ラグランジュ点(正確にいうと、L2点)にいれば、太陽、地球、望遠鏡の3つは一直線上に並び、ちょうど星の重力と、衛星の速度が均衡して宙に浮かんだまま、位置を保つことができる。望遠鏡から見て、地球と太陽は同じ方角に並ぶため、その面に遮光板を設けることで、地球や太陽からの赤外線を遮断できる。

・観測に必要な反射鏡が直径6.5メートルと巨大なため、通常の打ち上げロケットには収まらない。そのため、打ち上げ時点では、機構を折りたたんだ形で発射し、軌道に乗せてから、それを展開する‥というアプローチが採られた。

・その展開の段階でトラブルが起これば、計画が即座に破綻する。(ハッブル宇宙望遠鏡は初期不良に対し、宇宙飛行士が現地へ赴き、手作業で修繕作業を行ったこともある。JWSTは150万km先なので、修理することは不可能だ)そのため、打ち上げ段階で、安定して成功する設計精度が求められるプロジェクトだった。そのため、綿密なテスト工程が必要となったこともあり、開発は難航した。

・JWSTの開発が手こずる間、ハッブル望遠鏡の稼働を予定より延長する形で、宇宙研究は行われた。ハッブル宇宙望遠鏡は当初予定の2倍以上稼働して、間をつなぎ、たくさんの成果を出した。


以上、ひとつひとつのスケールが大きい話だ。

NASAが開発に費やした1997~2021年の24年間に、アメリカの大統領は5人を経て、アフガンとイラクとシリアで戦争をした。そのあいだも、JWSTは、ずっと構想と開発が続けられていたということになる。

その間に、半導体の集積性能は1000倍以上、伸びた。現在、JWSTには、68GBのSSDがストレージとして搭載されて、150万キロ先の宇宙を漂っている。

■はるか彼方にある、はじまりの光
JWSTが持つ最重要ミッションは、宇宙誕生の約2億年後以降に輝き始めたとされる「ファーストスター」を初観測することである。そのためには、約136億年前に生まれた、はるか遠い星が発する微弱な赤外線を観測できる必要がある。

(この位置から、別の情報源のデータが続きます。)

## config.mk

```make
export PLATFORM = sky130hd
export DESIGN_NAME = uart_rx_buf
export DESIGN_NICKNAME = d
export VERILOG_FILES = /design/src/rtl/uart_rx_buf.sv
export SDC_FILE = /design/constraint.sdc
export NUM_CORES = 1
export LEC_CHECK = 0
export CAP_MARGIN = 5
export CELL_PAD_IN_SITES_DETAIL_PLACEMENT = 1
export CELL_PAD_IN_SITES_GLOBAL_PLACEMENT = 2
export CORE_ASPECT_RATIO = 0.5
export CORE_MARGIN = 2
export CORE_UTILIZATION = 50
export CTS_CLUSTER_SIZE = 24
export DETAILED_ROUTE_END_ITERATION = 6
export PLACE_DENSITY = 0.83
export SYNTH_ARGS = -nofsm -noshare
export SYNTH_HDL_FRONTEND = slang
export SYNTH_SLANG_ARGS = --single-unit
```

## constraint.sdc

```tcl
create_clock -name clk -period 5.3 [get_ports clk]
set_input_delay 1.325 -clock clk [delete_from_list [all_inputs] [get_ports clk]]
set_output_delay 1.325 -clock clk [all_outputs]
set_load 0.02 [all_outputs]
```

## src/rtl/uart_rx_buf.sv

```systemverilog
// 8N1 UART receiver with a 2-flop input synchronizer, a first-word-fall-through
// byte FIFO and sticky overrun / framing-error flags.
module uart_rx_buf #(
  parameter int CLKS_PER_BIT = 868,
  parameter int ADDR_W       = 4
) (
  input  logic              clk,
  input  logic              rstn,
  input  logic              rxd,
  input  logic              pop,
  input  logic              clr_err,
  output logic [7:0]        rxdata,
  output logic              rx_valid,
  output logic [ADDR_W:0]   level,
  output logic              overrun,
  output logic              frame_err
);

  localparam int DEPTH = 2 ** ADDR_W;
  localparam int CNT_W = $clog2(CLKS_PER_BIT);
  localparam logic [CNT_W-1:0] HALF_LOAD = CNT_W'(CLKS_PER_BIT / 2 - 1);
  localparam logic [CNT_W-1:0] FULL_LOAD = CNT_W'(CLKS_PER_BIT - 1);
  localparam logic [ADDR_W:0]  LEVEL_FULL = (ADDR_W + 1)'(DEPTH);

  typedef enum logic [1:0] {IDLE, START, DATA, STOP} state_t;

  logic              r_sync1, r_rxs;
  state_t            r_state, w_state;
  logic [CNT_W-1:0]  r_baud, w_baud;
  logic [2:0]        r_bit, w_bit;
  logic [7:0]        r_shift;
  logic              w_shift_en, w_push, w_ferr;

  logic [7:0]        r_mem [DEPTH];
  logic [ADDR_W-1:0] r_wr_ptr, r_rd_ptr;
  logic [ADDR_W:0]   r_level;
  logic              r_overrun, r_frame_err;
  logic              w_pop_ok, w_full, w_wr, w_ovr;

  // Sync flops reset to 1 so an idle line is not mistaken for a start bit.
  always_ff @(posedge clk or negedge rstn) begin
    if (!rstn) begin
      r_sync1 <= 1'b1;
      r_rxs   <= 1'b1;
    end else begin
      r_sync1 <= rxd;
      r_rxs   <= r_sync1;
    end
  end

  always_ff @(posedge clk or negedge rstn) begin
    if (!rstn) begin
      r_state <= IDLE;
      r_baud  <= '0;
      r_bit   <= '0;
    end else begin
      r_state <= w_state;
      r_baud  <= w_baud;
      r_bit   <= w_bit;
    end
  end

  always_comb begin
    w_state    = r_state;
    w_baud     = r_baud;
    w_bit      = r_bit;
    w_shift_en = 1'b0;
    w_push     = 1'b0;
    w_ferr     = 1'b0;
    case (r_state)
      IDLE: begin
        if (!r_rxs) begin
          w_state = START;
          w_baud  = HALF_LOAD;
        end
      end
      START: begin
        if (r_baud == '0) begin
          if (!r_rxs) begin
            w_state = DATA;
            w_baud  = FULL_LOAD;
            w_bit   = 3'd0;
          end else begin
            w_state = IDLE;
          end
        end else begin
          w_baud = r_baud - CNT_W'(1);
        end
      end
      DATA: begin
        if (r_baud == '0) begin
          w_shift_en = 1'b1;
          w_baud     = FULL_LOAD;
          w_bit      = r_bit + 3'd1;
          if (r_bit == 3'd7) w_state = STOP;
        end else begin
          w_baud = r_baud - CNT_W'(1);
        end
      end
      STOP: begin
        // Leave at mid-stop so the next start edge is caught back-to-back.
        if (r_baud == '0) begin
          w_state = IDLE;
          if (r_rxs) w_push = 1'b1;
          else       w_ferr = 1'b1;
        end else begin
          w_baud = r_baud - CNT_W'(1);
        end
      end
      default: w_state = IDLE;
    endcase
  end

  always_ff @(posedge clk) begin
    if (w_shift_en) r_shift <= {r_rxs, r_shift[7:1]};
  end

  assign w_pop_ok = pop && rx_valid;
  assign w_full   = (r_level == LEVEL_FULL);
  // A pop in the same cycle frees the slot, so a full FIFO still accepts.
  assign w_wr     = w_push && (!w_full || w_pop_ok);
  assign w_ovr    = w_push && w_full && !w_pop_ok;

  always_ff @(posedge clk) begin
    if (w_wr) r_mem[r_wr_ptr] <= r_shift;
  end

  always_ff @(posedge clk or negedge rstn) begin
    if (!rstn) begin
      r_wr_ptr <= '0;
      r_rd_ptr <= '0;
      r_level  <= '0;
    end else begin
      if (w_wr)     r_wr_ptr <= r_wr_ptr + ADDR_W'(1);
      if (w_pop_ok) r_rd_ptr <= r_rd_ptr + ADDR_W'(1);
      case ({w_wr, w_pop_ok})
        2'b10:   r_level <= r_level + (ADDR_W + 1)'(1);
        2'b01:   r_level <= r_level - (ADDR_W + 1)'(1);
        default: r_level <= r_level;
      endcase
    end
  end

  // Set takes priority over clear.
  always_ff @(posedge clk or negedge rstn) begin
    if (!rstn) begin
      r_overrun   <= 1'b0;
      r_frame_err <= 1'b0;
    end else begin
      if (w_ovr)        r_overrun <= 1'b1;
      else if (clr_err) r_overrun <= 1'b0;
      if (w_ferr)       r_frame_err <= 1'b1;
      else if (clr_err) r_frame_err <= 1'b0;
    end
  end

  assign rx_valid  = (r_level != '0);
  assign rxdata    = rx_valid ? r_mem[r_rd_ptr] : 8'h00;
  assign level     = r_level;
  assign overrun   = r_overrun;
  assign frame_err = r_frame_err;

endmodule

```

==> run_results.csv <==
group,metric,value,unit
floorplan,die_w,172.8,um
floorplan,core.rowCount,30,
critical_path,endpoint_kind,"output pin",
status,outcome,"complete, no violations",
critical_path,startpoint_type,"register",
logic_synthesis,syn_avg_cell_area,17.58,um2
critical_path,r2r-end,"r_mem[7][6]$_DFFE_PP_",
logic_synthesis,synthTopCellsByArea,"edfxtp_1 57%, mux4_2 13%, dfrtp_1 11%, ha_1 2.6%, nor2_1 1.2%",
detailed_routing,drc_errors,0,
critical_path,worst_ep_required_time,3970,ps
global_routing,grt-ovfl-total,0,
cts,cts_resized,0,
min_path,hp-start,"r_sync1$_DFF_PN1_",
place,dpl.cell_count,606,
pwr,peakVddDrop,0.2619,mV
detailed_routing,drt_iter0_markers,346,
cts,cts_max_level,4,
detailed_routing,wl_per_cell,23.95,um
global_routing,antenna_found_initial,0,
pwr,p_leak,2.782,nW
global_routing,grtUsageTotal,0.2206,
timing,slew_headroom,0.2504,
global_routing,met1_usage,0.2931,
final_layout,num-fill-cells,1226,
cts,clockBufferDepth,2,
detailed_routing,firstDrtPassIters,4,
logic_synthesis,syn_nets,425,
critical_path,reg2reg_depth,7,
critical_path,path_class,"register to output pin",
floorplan,die_h,88.39,um
global_routing,grt_pass1_vias,4052,
min_path,hold_end,"r_rxs$_DFF_PN1_",
cts,cts_tree,"yes",
logic_synthesis,ys_seq_area_frac,0.6863,
global_routing,grtUsageMet2,0.3720,
global_routing,grt.busiest_layer,"met2",
cts,clockRootBuffer,"clkbuf_16",
final_layout,final_cells,638,
timing,fmax,219.0,MHz
logic_synthesis,synthFlopType,"edfxtp_1",
floorplan,die_area,0.01527,mm2
global_routing,grt_pass1_wl,24200,um
floorplan,pin_count,21,
final_layout,utilization,0.5909,
floorplan,start_util,0.5183,
cts,postCtsSetupRepairBufs,0,
min_path,holdPathStages,0,
detailed_routing,wirelength,15280,um
logic_synthesis,yosys-top-cells-count,"136 x edfxtp_1, 40 x mux4_2, 30 x dfrtp_1",
final_layout,nNetsFinal,453,
critical_path,crit_arrival,3240,ps
cts,clock_latency,440,ps
final_layout,drive_gt1_frac,0.2175,
logic_synthesis,ys_warn_count,0,
detailed_routing,ant_nets,0,
logic_synthesis,yosys_register_bits,168,
logic_synthesis,synth.largest_area_cell,"edfxtp_1",
place,dpl.hpwl,10130,um
cts,numCtsBuffers,17,
timing,final-max-slew-violation-count,0,
min_path,hold_path.class,"register to register",
pwr,p_per_area,460.0,mW/mm2
place,portBuffers,20,
timing,min_period_over_period,0.8615,
critical_path,r2r_start,"r_baud[0]$_DFFE_PN0P_",
cts,cts.sinks,168,
timing,rsz0062_at_grt,"false",
timing,setup_viol,0,
logic_synthesis,synth_cells,405,
global_routing,use_met3,0.04811,
final_layout,area_delta_synth_final,14.00,%
timing,finalHoldViolCount,0,
logic_synthesis,synth.most_common_cell,"edfxtp_1",
final_layout,n_antenna_cell,0,
flow_run,maxCapViolations,0,
timing,tns,0,ps
detailed_routing,via_count,3708,
critical_path,rrSetupSlack,2120,ps
logic_synthesis,synthDistinctLibCells,60,
place,routabilityCongestion,0.7709,
logic_synthesis,synth_area,0.007121,mm2
final_layout,ff_latch_area,0.004888,mm2
global_routing,grt_max_degree,36,
floorplan,design.core.area,0.01374,mm2
critical_path,worstPathMaxFanout,20,
detailed_routing,avgViaCountPerCell,5.812,
final_layout,multiInputGateArea,0.002117,mm2
logic_synthesis,synth_edf_count,136,
critical_path,setup.worst_path.start,"r_rd_ptr[0]$_DFFE_PN0P_",
timing,period_needed,4566,ps
logic_synthesis,synth.top_cell.area_share,0.5735,
timing,worst_clock_skew,17.44,ps
timing,worst_slew_pin_slew,1120,ps
cts,path_clk_slew,70,ps
logic_synthesis,async_flop_share,0.1905,
cts,hold_buffers,0,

ファーストスターの実態が分かれば、初期の宇宙で本当に何が起きたか解明できる可能性が広がる。

ハッブル宇宙望遠鏡では、30年かけても、ファーストスターは発見できなかった。JWSTの持つ性能ならば、その深淵に辿り着いてくれるに違いない。

その他のミッションとしては、「太陽系の9つ目の惑星を見つける」という任務もあるようだ。(通称プラネット・ナイン。2014年より存在が提唱されているが、まだ観測はなされていない星)これは、JWSTの観測能力をもってすれば、直接の発見が近いうちに叶う可能性が十分にある。それも興味深い。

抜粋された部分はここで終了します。